As a Virginia Tech alumnus and parent of two former Virginia Tech students, Hincker was able to contribute multiple perspectives to the vision for the project. 

“While the old center was adequate, it was really a missed opportunity to engage visitors with the brand from the very first moment they enter the campus gates,” he said.

One of the favorite exhibits, particularly with younger visitors, is the life-size HokieBird. Fans can select one of three background images and snap their picture with the beloved mascot using their mobile phone or device.

Click here for more information and a photo gallery of the exhibits.

Other branded materials

In addition to interactive exhibits, University Relations created a new visitor guide, built a mobile app, and launched a new website to dimensionalize the brand for campus visitors.

Considerable thought went into reducing the quantity of print materials offered, and the new visitor guide was developed specifically for the new center. Marketing and Publications spent several months on the guide, taking special steps to research what content campus visitors want and need, to write the content in an informal tone that suited the campus culture, and to design a fun and useful format for carrying around campus.

The unit worked closely with Web Communications and Visual and Broadcast Communications to develop www.visit.vt.edu. The website features driving directions, an event calendar, campus maps, and links to off-campus resources such as hotels and on-campus resources such as conference services.

For visitors who are savvy with mobile devices, the units collaborated with Smart College Visit to build a Visit Virginia Tech mobile app on the Nomad Mobile Guides platform. The app is available for free download on iTunes.

Operations

High-tech exhibits are a great attraction and a successful way to engage visitors, but customer service also plays an important role in creating a lasting brand impression. The unit hired two additional receptionists to cover expanded hours and recruited volunteer student greeters to offer a student’s perspective on things to do while visiting campus. Staff and student volunteers are trained on branded talking points as well as customer service techniques.

New days and hours of operation are as follows:

  • 7:30 a.m. to 6 p.m.
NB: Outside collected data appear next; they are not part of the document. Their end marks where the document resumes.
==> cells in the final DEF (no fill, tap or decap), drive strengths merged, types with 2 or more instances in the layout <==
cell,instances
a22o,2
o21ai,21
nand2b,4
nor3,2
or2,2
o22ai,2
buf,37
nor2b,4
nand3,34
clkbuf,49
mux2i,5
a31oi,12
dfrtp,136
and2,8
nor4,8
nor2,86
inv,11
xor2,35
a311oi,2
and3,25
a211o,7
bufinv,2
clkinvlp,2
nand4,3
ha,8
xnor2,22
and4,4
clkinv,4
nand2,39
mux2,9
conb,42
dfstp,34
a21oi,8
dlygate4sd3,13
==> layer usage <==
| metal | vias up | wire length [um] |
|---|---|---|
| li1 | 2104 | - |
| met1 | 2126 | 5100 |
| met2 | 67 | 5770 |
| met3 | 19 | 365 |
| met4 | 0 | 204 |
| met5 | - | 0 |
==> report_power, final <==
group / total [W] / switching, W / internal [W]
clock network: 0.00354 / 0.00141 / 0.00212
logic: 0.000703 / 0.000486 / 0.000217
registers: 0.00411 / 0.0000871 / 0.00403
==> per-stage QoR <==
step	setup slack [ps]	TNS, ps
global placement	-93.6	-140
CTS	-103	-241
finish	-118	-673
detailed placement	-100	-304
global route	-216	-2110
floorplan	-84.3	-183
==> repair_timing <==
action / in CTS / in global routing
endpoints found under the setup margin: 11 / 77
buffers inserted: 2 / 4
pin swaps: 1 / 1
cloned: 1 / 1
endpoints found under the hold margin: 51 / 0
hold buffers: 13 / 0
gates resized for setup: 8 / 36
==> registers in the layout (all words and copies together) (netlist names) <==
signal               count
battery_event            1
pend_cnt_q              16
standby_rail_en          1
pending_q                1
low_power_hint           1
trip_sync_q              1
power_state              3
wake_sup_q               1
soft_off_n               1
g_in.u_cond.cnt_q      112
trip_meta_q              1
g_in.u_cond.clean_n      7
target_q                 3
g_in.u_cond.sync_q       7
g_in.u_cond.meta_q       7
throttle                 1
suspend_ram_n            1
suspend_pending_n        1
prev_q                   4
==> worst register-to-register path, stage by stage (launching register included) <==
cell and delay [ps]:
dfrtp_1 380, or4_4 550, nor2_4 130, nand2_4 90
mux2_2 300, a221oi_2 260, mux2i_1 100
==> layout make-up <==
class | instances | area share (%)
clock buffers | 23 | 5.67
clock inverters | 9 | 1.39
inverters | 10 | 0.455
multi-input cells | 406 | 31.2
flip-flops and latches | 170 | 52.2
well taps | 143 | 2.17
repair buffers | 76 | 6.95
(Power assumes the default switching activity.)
==> config.mk <==
export PLATFORM = sky130hd
export DESIGN_NAME = wit_watchdog_interval_timer
export DESIGN_NICKNAME = d
export VERILOG_FILES = /design/src/include/wit_pkg.sv /design/src/hdl/wit_prescaler.sv /design/src/hdl/wit_reset_pulse.sv /design/src/hdl/wit_watchdog_interval_timer.sv
export VERILOG_INCLUDE_DIRS = /design/src /design/src/include
export SDC_FILE = /design/constraint.sdc
export NUM_CORES = 1
export LEC_CHECK = 0
export ABC_AREA = 1
export BUFFER_PORTS_ARGS = -buffer_cell sky130_fd_sc_hd__buf_2
export CAP_MARGIN = 10
export CORE_MARGIN = 5
export CORE_UTILIZATION = 38
export DETAILED_ROUTE_END_ITERATION = 6
export SLEW_MARGIN = 40
export SYNTH_ARGS = -nofsm -noshare
export SYNTH_HDL_FRONTEND = slang
export SYNTH_SLANG_ARGS = --single-unit
==> constraint.sdc <==
create_clock -name clk -period 4.38 [get_ports clk]
set_input_delay 1.314 -clock clk [delete_from_list [all_inputs] [get_ports clk]]
set_output_delay 1.314 -clock clk [all_outputs]
set_load 0.005 [all_outputs]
Monday to Friday;
  • 8:30 a.m. to 2:30 p.m. Saturday; and
  • 1 to 5 p.m. Sunday. 

On the second floor, the Office of Undergraduate Admissions staff is available by appointment 8 a.m. to 5 p.m. Monday through Friday, and many Saturday mornings, 8:30 a.m. until noon, unless the university is closed. Undergraduate Admissions is closed on Saturdays in May, June, and other select weekends. Prospective students need to register for information sessions and tours. A new Undergraduate Admissions bus is available to take visitors from the new center to Burruss for tours.

To route visitors effectively to the new center from off-campus, the university worked with the Virginia Department of Transportation on altering the highway signs to guide motorists to the university from U.S. Route 460 via Prices Fork Road instead of Southgate Drive.
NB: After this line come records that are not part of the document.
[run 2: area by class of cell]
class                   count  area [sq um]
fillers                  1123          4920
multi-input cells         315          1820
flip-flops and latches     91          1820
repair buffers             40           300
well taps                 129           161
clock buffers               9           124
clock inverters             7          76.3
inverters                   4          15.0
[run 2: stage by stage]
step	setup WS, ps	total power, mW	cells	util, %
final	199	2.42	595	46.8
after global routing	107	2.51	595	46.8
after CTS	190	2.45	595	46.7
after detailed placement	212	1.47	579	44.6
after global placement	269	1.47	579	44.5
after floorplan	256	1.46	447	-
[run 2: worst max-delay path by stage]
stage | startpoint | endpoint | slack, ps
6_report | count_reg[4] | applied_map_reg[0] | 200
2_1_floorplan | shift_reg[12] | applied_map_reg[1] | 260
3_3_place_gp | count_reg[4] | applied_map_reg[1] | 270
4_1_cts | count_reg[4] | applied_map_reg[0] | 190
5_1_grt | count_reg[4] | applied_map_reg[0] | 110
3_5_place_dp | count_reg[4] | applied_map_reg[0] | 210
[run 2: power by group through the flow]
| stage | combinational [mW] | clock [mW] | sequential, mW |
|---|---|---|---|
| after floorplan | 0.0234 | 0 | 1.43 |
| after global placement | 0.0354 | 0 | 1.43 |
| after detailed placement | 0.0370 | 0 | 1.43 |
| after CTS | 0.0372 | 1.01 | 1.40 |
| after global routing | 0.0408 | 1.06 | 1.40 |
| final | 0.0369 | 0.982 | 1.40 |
--- src/adcc_pkg.sv ---
// Package for the converter control block: offsets, fields, reset values, timing.
// Assumes a 32-bit classic Wishbone register bus on word-aligned byte addresses.
package adcc_pkg;
    // ------------------------------------------------------------
    // Register byte offsets
    // ------------------------------------------------------------
    localparam logic [7:0] ADCC_OFS_SC1  = 8'h00; // Status and control one
    localparam logic [7:0] ADCC_OFS_SC2  = 8'h04; // Trigger and compare control
    localparam logic [7:0] ADCC_OFS_RESH = 8'h08; // Result high
    localparam logic [7:0] ADCC_OFS_RESL = 8'h0C; // Result low
    localparam logic [7:0] ADCC_OFS_CVH  = 8'h10; // Compare value high
    localparam logic [7:0] ADCC_OFS_CVL  = 8'h14; // Compare value low
    localparam logic [7:0] ADCC_OFS_CFG  = 8'h18; // Configuration (resolution)
    // ------------------------------------------------------------
    // Field positions
    // ------------------------------------------------------------
    localparam int ADCC_BIT_DONE  = 7; // Conversion done flag
    localparam int ADCC_BIT_IEN   = 6; // Done interrupt enable
    localparam int ADCC_BIT_CONT  = 5; // Continuous enable
    localparam int ADCC_BIT_ACT   = 7; // Conversion active (sc2)
    localparam int ADCC_BIT_TRG   = 6; // Trigger source select (sc2)
    localparam int ADCC_BIT_CFE   = 5; // Compare enable (sc2)
    localparam int ADCC_BIT_CGE   = 4; // Compare greater equal (sc2)
    localparam int ADCC_BIT_MODE8 = 0; // 8-bit resolution (cfg)
    // ------------------------------------------------------------
    // Reset values and channel codes
    // ------------------------------------------------------------
    localparam logic [4:0] ADCC_CH_OFF     = 5'h1F; // Module disabled
    localparam logic [4:0] ADCC_CH_RSVD    = 5'h1C; // Reserved code
    localparam logic [4:0] ADCC_CH_HIGH_REFERENCE   = 5'h1D; // High reference
    localparam logic [4:0] ADCC_CH_LOW_REFERENCE   = 5'h1E; // Low reference
    localparam logic [4:0] ADCC_CH_LASTPIN = 5'h1B; // Last analog input
    localparam logic [7:0] ADCC_SC1_RST    = 8'h1F; // Disabled after reset
    // ------------------------------------------------------------
    // Timing
    // ------------------------------------------------------------
    localparam int ADCC_CLK_HZ      = 10_000_000;
    localparam int ADCC_CONV_NS     = 2_000; // One conversion time
    localparam int ADCC_CONV_CYC    = ADCC_CONV_NS / (1_000_000_000 / ADCC_CLK_HZ);
    localparam logic [7:0] ADCC_CONV_CYC8 = 8'(ADCC_CONV_CYC);
    // Successive approximation FSM
    typedef enum logic [1:0] {
        ADCC_IDLE = 2'b00,
        ADCC_CONV = 2'b01,
        ADCC_DONE = 2'b11
    } adcc_state_e;
endpackage : adcc_pkg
Hincker explained, “In re-creating a visitor experience, every detail counts, right down to getting people to the visitor center with as minimum confusion, traffic, and parking challenges as possible.”
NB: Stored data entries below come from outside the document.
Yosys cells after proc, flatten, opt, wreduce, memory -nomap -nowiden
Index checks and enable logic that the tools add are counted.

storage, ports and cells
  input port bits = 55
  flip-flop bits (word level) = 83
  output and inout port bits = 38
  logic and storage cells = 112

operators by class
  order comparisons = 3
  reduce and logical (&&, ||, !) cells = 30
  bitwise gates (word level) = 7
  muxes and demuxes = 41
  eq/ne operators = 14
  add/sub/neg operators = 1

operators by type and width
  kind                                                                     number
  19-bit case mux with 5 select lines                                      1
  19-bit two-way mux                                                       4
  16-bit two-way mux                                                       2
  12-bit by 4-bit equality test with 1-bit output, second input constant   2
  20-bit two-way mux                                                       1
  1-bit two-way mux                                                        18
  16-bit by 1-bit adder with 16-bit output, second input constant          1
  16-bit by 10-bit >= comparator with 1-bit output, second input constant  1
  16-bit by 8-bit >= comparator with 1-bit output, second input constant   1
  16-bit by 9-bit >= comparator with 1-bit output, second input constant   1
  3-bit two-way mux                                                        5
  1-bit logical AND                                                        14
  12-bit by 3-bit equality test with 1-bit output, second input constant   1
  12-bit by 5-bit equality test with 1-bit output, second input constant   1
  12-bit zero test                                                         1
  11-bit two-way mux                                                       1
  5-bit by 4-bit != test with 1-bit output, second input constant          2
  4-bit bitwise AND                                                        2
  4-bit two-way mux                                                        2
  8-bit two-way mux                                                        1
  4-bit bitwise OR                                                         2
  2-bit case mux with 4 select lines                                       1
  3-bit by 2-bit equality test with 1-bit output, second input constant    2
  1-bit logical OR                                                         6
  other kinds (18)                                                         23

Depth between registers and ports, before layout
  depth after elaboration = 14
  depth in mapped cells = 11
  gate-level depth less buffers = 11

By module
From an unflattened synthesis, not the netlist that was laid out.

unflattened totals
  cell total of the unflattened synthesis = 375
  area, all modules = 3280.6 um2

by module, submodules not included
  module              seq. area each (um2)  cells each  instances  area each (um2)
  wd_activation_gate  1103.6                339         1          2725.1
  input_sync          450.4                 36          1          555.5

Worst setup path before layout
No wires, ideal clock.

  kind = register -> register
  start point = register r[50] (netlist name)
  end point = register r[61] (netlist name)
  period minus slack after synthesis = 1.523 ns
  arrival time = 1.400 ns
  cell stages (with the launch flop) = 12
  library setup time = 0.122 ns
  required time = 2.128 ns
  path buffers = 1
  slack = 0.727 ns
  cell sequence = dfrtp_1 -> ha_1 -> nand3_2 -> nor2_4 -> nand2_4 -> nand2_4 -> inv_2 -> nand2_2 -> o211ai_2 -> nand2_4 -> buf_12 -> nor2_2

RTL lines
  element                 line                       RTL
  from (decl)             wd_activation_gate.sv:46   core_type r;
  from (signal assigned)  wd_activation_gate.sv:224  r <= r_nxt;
Dedicated to its motto, Ut Prosim (That I May Serve), Virginia Tech takes a hands-on, engaging approach to education, preparing scholars to be leaders in their fields and communities. As the commonwealth’s most comprehensive university and its leading research institution, Virginia Tech offers 240 undergraduate and graduate degree programs to more than 31,000 students and manages a research portfolio of $513 million. The university fulfills its land-grant mission of transforming knowledge to practice through technological leadership and by fueling economic growth and job creation locally, regionally, and across Virginia.